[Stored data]
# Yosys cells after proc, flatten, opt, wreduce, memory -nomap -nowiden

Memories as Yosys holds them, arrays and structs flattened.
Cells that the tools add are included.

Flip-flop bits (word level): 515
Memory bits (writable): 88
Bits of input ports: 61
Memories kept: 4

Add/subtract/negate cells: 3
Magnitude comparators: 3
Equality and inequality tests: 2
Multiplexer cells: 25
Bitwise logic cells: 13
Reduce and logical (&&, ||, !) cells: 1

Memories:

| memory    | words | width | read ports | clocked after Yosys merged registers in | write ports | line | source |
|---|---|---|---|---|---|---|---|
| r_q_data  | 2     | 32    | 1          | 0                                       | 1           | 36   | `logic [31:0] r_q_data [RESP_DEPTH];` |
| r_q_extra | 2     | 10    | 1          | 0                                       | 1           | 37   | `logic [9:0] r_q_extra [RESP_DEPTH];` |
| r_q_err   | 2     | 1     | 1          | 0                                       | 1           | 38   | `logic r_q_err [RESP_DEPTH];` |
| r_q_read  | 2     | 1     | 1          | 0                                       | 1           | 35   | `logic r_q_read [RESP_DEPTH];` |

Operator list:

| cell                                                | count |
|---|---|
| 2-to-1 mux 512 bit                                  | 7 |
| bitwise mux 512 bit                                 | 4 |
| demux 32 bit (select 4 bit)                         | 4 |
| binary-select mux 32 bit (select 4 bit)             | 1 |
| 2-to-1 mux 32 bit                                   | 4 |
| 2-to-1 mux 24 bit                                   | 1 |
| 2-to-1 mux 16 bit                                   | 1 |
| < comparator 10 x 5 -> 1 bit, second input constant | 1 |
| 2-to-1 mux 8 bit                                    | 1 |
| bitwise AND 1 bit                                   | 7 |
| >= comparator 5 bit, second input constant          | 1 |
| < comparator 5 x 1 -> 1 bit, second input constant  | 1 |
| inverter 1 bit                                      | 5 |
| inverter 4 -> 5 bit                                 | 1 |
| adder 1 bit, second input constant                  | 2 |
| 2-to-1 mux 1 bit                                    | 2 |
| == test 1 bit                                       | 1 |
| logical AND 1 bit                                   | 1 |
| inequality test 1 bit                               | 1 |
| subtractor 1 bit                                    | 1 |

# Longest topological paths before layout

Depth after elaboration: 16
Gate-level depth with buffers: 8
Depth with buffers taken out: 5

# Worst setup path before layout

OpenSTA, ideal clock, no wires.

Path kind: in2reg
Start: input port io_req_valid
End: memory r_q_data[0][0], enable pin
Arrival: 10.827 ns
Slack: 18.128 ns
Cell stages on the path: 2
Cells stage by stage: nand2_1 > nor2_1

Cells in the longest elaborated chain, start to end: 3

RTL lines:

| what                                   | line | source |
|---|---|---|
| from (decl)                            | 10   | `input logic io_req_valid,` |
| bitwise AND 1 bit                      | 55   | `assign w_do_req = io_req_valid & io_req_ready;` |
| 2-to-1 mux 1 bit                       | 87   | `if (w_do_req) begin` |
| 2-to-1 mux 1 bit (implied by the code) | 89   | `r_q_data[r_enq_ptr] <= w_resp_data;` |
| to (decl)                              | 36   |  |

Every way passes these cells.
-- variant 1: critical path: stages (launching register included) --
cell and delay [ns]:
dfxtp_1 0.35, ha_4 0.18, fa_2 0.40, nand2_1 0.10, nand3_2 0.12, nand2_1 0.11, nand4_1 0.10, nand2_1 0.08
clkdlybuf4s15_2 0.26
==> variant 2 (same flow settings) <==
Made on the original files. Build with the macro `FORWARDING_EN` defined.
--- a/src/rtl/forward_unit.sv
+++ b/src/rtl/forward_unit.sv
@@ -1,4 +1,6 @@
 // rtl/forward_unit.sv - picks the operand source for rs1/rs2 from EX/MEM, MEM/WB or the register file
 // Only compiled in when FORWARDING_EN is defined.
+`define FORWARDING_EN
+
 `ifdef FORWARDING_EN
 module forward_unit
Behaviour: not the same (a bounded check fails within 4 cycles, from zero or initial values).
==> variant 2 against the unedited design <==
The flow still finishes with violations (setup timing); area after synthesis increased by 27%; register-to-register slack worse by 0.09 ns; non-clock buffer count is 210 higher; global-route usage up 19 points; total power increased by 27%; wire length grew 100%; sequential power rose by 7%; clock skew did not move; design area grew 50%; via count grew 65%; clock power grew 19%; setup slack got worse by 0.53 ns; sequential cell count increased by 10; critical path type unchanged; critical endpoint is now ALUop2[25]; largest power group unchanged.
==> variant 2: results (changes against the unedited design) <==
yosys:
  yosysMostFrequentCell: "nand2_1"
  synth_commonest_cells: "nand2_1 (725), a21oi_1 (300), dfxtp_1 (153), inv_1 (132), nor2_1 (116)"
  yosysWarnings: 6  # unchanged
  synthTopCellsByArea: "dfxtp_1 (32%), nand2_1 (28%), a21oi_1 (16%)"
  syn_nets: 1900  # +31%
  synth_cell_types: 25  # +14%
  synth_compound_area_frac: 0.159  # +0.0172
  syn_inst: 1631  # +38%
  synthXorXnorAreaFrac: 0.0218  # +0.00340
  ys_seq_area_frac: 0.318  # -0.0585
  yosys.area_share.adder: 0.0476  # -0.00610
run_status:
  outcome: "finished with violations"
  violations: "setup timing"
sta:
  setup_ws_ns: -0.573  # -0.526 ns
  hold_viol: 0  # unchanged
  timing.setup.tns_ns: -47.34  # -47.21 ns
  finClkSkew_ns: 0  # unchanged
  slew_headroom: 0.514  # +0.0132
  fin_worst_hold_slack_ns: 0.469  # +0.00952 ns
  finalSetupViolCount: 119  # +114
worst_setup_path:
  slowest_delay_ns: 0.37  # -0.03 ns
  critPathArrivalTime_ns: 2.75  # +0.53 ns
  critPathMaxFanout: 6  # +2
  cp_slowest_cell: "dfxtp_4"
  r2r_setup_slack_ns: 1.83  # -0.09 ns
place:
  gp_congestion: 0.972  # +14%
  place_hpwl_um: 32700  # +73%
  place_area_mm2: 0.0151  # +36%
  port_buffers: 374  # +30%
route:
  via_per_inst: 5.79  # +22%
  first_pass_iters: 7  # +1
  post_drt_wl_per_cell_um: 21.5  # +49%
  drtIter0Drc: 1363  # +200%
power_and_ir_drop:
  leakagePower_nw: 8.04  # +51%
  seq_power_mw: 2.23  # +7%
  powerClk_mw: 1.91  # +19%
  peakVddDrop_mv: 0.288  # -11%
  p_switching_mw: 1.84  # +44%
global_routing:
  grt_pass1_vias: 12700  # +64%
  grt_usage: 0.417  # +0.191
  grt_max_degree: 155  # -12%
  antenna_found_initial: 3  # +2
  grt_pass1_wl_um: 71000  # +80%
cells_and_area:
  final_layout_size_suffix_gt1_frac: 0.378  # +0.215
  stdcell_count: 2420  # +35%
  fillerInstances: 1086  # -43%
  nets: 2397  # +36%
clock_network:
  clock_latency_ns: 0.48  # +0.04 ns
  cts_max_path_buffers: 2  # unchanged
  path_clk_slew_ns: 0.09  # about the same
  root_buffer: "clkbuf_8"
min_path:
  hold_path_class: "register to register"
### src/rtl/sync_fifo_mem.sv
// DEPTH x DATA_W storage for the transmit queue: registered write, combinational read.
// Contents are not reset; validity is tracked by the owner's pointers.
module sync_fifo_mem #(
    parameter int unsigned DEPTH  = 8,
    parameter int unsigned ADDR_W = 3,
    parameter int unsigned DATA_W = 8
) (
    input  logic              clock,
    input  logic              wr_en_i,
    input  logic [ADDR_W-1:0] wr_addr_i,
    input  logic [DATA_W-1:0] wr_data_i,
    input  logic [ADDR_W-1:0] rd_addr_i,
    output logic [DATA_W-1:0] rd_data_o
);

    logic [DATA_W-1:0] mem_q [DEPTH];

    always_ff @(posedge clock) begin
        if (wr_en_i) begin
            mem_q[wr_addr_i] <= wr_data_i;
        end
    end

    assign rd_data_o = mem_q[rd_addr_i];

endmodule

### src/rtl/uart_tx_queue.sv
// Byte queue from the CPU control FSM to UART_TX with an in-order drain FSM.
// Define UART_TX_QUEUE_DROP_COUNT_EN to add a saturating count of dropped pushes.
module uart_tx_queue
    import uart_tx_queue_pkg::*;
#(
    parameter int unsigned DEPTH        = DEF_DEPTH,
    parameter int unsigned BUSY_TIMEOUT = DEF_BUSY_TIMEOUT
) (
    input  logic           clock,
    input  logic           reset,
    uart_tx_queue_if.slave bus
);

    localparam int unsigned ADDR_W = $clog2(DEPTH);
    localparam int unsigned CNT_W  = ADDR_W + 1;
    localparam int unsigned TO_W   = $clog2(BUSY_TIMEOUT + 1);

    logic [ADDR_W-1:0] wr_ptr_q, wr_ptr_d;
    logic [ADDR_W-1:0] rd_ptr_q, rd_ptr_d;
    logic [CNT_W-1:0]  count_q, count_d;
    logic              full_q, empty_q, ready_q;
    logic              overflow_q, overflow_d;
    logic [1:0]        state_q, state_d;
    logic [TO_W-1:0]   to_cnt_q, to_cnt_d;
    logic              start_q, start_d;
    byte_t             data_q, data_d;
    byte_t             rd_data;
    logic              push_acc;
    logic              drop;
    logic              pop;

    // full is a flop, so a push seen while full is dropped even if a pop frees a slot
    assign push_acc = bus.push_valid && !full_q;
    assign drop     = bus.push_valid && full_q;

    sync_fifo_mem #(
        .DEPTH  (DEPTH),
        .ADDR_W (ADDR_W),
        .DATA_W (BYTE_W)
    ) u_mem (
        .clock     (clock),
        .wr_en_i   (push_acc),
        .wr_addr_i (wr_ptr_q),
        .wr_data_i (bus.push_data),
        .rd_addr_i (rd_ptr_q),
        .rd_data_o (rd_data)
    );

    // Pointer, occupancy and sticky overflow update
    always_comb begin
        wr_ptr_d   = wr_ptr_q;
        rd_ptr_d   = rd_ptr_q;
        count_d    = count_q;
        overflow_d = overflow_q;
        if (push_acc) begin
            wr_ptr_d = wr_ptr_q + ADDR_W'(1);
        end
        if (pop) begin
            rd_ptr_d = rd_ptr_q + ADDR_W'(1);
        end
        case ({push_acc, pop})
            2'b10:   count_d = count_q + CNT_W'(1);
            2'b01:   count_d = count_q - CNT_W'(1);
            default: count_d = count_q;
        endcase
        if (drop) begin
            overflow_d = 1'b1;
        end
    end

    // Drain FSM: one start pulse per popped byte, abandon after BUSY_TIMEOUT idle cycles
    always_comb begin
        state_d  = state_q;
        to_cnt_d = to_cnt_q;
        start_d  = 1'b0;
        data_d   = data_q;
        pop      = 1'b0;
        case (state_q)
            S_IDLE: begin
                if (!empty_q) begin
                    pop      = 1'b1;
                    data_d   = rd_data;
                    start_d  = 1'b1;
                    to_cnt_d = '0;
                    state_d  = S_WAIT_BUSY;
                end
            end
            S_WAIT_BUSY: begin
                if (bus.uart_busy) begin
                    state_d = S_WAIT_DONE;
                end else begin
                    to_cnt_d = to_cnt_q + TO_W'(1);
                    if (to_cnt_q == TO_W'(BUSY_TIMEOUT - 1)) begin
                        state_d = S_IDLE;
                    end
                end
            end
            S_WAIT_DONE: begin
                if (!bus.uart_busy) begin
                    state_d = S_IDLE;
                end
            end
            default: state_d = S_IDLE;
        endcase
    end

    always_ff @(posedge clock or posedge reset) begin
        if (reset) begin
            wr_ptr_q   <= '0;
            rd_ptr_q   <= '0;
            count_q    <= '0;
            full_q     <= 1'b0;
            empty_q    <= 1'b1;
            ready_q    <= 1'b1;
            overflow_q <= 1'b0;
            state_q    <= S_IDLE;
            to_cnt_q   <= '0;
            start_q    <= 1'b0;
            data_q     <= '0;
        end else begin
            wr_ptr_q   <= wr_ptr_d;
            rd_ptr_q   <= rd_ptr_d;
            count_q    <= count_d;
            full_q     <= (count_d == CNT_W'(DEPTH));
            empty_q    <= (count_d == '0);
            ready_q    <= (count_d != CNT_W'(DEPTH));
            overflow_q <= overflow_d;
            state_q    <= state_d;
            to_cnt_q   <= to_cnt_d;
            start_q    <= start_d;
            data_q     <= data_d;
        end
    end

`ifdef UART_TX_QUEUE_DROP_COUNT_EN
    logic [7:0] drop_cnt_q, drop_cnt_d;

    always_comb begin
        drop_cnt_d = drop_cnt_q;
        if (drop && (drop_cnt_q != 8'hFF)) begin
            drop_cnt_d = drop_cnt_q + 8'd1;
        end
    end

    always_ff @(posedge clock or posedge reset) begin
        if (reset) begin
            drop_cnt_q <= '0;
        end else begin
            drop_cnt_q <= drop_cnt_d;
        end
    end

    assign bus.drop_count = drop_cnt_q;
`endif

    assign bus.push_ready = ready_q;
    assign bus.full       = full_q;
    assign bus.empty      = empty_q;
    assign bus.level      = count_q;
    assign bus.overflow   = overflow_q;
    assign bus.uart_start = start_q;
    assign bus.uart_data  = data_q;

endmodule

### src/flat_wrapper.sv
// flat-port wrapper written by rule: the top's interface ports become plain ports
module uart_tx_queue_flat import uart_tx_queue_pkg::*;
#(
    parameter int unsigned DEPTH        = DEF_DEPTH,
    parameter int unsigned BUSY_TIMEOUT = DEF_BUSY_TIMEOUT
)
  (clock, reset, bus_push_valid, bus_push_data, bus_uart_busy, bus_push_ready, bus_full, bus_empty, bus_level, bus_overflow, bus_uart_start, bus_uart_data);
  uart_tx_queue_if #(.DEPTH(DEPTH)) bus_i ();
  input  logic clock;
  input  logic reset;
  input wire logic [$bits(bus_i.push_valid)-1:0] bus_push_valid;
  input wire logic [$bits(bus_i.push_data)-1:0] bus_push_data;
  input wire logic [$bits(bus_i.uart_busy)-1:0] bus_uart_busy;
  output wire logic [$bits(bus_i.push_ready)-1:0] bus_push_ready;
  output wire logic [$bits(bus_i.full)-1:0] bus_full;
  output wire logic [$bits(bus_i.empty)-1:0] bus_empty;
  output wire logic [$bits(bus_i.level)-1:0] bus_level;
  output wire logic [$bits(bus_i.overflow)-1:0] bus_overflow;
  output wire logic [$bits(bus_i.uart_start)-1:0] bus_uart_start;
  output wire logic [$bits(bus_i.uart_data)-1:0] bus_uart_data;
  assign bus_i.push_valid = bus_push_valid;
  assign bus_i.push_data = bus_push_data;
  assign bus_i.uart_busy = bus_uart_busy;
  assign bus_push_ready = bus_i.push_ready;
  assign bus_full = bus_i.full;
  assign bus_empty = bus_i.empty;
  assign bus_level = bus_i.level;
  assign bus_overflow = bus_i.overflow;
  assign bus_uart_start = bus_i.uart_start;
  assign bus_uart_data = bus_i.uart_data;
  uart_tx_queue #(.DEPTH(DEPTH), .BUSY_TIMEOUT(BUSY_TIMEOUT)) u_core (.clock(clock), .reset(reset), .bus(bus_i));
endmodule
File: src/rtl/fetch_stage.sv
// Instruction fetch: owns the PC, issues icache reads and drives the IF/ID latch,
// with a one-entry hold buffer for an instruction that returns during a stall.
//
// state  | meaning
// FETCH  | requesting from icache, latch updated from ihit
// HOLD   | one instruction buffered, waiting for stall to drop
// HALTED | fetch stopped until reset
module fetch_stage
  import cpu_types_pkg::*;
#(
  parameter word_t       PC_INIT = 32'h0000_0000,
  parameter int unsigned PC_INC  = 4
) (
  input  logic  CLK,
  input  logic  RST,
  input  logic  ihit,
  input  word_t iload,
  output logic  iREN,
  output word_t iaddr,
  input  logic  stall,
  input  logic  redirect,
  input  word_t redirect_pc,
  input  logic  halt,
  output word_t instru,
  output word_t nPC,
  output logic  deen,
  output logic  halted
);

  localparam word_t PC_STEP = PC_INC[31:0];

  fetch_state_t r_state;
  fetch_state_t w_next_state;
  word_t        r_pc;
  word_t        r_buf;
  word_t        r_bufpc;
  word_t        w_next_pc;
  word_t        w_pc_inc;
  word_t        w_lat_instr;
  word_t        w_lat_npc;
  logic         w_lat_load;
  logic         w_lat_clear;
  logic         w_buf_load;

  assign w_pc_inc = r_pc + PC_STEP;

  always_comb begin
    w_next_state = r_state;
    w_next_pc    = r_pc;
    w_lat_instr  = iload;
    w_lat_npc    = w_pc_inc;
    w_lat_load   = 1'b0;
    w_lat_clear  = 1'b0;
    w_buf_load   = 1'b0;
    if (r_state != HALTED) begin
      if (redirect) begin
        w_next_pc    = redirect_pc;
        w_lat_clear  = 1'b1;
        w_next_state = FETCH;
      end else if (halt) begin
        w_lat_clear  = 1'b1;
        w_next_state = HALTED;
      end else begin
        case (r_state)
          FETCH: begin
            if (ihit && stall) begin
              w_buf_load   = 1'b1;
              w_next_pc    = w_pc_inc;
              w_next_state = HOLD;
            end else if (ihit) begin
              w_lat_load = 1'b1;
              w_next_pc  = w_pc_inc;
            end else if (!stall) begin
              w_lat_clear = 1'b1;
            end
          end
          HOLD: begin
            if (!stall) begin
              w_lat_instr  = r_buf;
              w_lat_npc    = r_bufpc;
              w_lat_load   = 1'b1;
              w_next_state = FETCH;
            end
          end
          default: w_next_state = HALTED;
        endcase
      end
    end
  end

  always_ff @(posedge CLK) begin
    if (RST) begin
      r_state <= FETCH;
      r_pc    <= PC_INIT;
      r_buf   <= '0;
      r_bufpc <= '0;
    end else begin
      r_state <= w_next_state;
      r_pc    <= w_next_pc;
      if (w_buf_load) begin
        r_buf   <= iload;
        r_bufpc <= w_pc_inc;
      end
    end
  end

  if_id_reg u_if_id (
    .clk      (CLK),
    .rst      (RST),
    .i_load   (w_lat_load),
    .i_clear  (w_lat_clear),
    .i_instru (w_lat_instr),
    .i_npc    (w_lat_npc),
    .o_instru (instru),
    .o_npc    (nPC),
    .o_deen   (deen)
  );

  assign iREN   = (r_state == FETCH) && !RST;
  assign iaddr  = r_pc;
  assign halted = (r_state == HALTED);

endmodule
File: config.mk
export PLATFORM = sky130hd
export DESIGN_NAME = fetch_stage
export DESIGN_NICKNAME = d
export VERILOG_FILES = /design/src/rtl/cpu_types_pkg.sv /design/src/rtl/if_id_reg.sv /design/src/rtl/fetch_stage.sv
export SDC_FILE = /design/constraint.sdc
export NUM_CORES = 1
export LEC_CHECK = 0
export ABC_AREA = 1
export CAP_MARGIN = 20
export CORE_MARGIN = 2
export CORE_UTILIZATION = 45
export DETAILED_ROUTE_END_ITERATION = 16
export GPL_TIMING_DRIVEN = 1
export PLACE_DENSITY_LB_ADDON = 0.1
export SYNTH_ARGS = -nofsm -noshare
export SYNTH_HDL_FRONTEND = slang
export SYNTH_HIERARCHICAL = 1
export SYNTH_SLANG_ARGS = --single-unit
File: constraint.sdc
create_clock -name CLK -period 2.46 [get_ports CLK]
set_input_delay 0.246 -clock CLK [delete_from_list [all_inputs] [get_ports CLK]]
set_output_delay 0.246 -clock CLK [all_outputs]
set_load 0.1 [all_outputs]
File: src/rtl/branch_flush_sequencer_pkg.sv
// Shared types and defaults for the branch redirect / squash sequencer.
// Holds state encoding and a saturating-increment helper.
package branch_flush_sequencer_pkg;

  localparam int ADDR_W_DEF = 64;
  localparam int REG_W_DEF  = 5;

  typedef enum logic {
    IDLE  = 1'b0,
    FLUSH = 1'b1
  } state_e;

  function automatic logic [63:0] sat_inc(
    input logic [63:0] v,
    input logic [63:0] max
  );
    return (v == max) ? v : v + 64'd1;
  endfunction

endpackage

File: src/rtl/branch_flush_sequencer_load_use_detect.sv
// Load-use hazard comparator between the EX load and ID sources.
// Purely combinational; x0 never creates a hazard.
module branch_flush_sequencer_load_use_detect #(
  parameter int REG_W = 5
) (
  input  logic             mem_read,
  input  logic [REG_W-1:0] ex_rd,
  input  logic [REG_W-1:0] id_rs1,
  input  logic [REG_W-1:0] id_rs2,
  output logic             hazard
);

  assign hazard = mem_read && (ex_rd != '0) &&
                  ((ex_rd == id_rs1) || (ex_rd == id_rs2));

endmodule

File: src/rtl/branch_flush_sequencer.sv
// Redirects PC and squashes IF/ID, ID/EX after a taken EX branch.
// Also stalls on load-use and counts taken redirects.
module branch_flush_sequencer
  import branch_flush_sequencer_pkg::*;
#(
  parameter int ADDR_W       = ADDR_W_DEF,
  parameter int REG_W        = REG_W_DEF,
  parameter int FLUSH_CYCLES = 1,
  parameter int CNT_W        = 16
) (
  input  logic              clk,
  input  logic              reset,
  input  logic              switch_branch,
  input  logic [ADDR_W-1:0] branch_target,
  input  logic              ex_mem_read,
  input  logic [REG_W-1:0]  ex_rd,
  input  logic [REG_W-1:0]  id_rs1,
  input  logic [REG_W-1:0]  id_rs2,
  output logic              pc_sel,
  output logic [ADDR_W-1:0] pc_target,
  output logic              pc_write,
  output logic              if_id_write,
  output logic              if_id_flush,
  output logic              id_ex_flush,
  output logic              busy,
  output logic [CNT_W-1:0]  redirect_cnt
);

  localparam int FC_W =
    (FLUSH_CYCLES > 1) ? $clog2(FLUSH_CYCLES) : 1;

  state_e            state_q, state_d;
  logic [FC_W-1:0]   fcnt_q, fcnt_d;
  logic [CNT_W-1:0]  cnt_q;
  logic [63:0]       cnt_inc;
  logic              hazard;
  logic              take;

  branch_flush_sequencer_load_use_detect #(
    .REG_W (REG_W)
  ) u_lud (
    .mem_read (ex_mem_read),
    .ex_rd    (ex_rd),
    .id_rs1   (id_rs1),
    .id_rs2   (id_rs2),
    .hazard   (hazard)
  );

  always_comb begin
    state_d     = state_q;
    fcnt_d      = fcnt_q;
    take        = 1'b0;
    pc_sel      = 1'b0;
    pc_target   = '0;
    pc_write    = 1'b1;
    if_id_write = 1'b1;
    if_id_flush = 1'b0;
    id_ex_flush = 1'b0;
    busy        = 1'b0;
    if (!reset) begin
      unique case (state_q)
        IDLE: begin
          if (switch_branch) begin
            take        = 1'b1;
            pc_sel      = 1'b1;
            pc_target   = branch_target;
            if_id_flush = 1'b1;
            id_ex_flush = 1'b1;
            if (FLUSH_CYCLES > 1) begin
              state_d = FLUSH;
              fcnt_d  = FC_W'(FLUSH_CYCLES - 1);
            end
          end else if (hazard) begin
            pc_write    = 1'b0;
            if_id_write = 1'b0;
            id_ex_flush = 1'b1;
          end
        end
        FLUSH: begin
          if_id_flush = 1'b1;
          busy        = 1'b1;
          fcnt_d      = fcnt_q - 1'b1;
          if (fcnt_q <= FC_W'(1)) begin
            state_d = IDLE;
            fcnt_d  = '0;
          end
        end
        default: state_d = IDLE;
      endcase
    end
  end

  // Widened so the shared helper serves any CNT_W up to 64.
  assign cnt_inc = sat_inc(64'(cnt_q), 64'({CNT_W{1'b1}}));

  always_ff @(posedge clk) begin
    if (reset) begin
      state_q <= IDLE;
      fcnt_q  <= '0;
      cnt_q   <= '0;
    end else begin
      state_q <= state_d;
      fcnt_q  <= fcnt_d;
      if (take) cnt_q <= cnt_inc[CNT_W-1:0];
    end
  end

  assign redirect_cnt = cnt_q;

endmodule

# [PROBLEM STATEMENT]
The first line of the entries, the line with "Magnitude comparators: 3", and every line between them should be retyped exactly, and nothing else.

# [EXERCISE SOLUTION]
# Yosys cells after proc, flatten, opt, wreduce, memory -nomap -nowiden

Memories as Yosys holds them, arrays and structs flattened.
Cells that the tools add are included.

Flip-flop bits (word level): 515
Memory bits (writable): 88
Bits of input ports: 61
Memories kept: 4

Add/subtract/negate cells: 3
Magnitude comparators: 3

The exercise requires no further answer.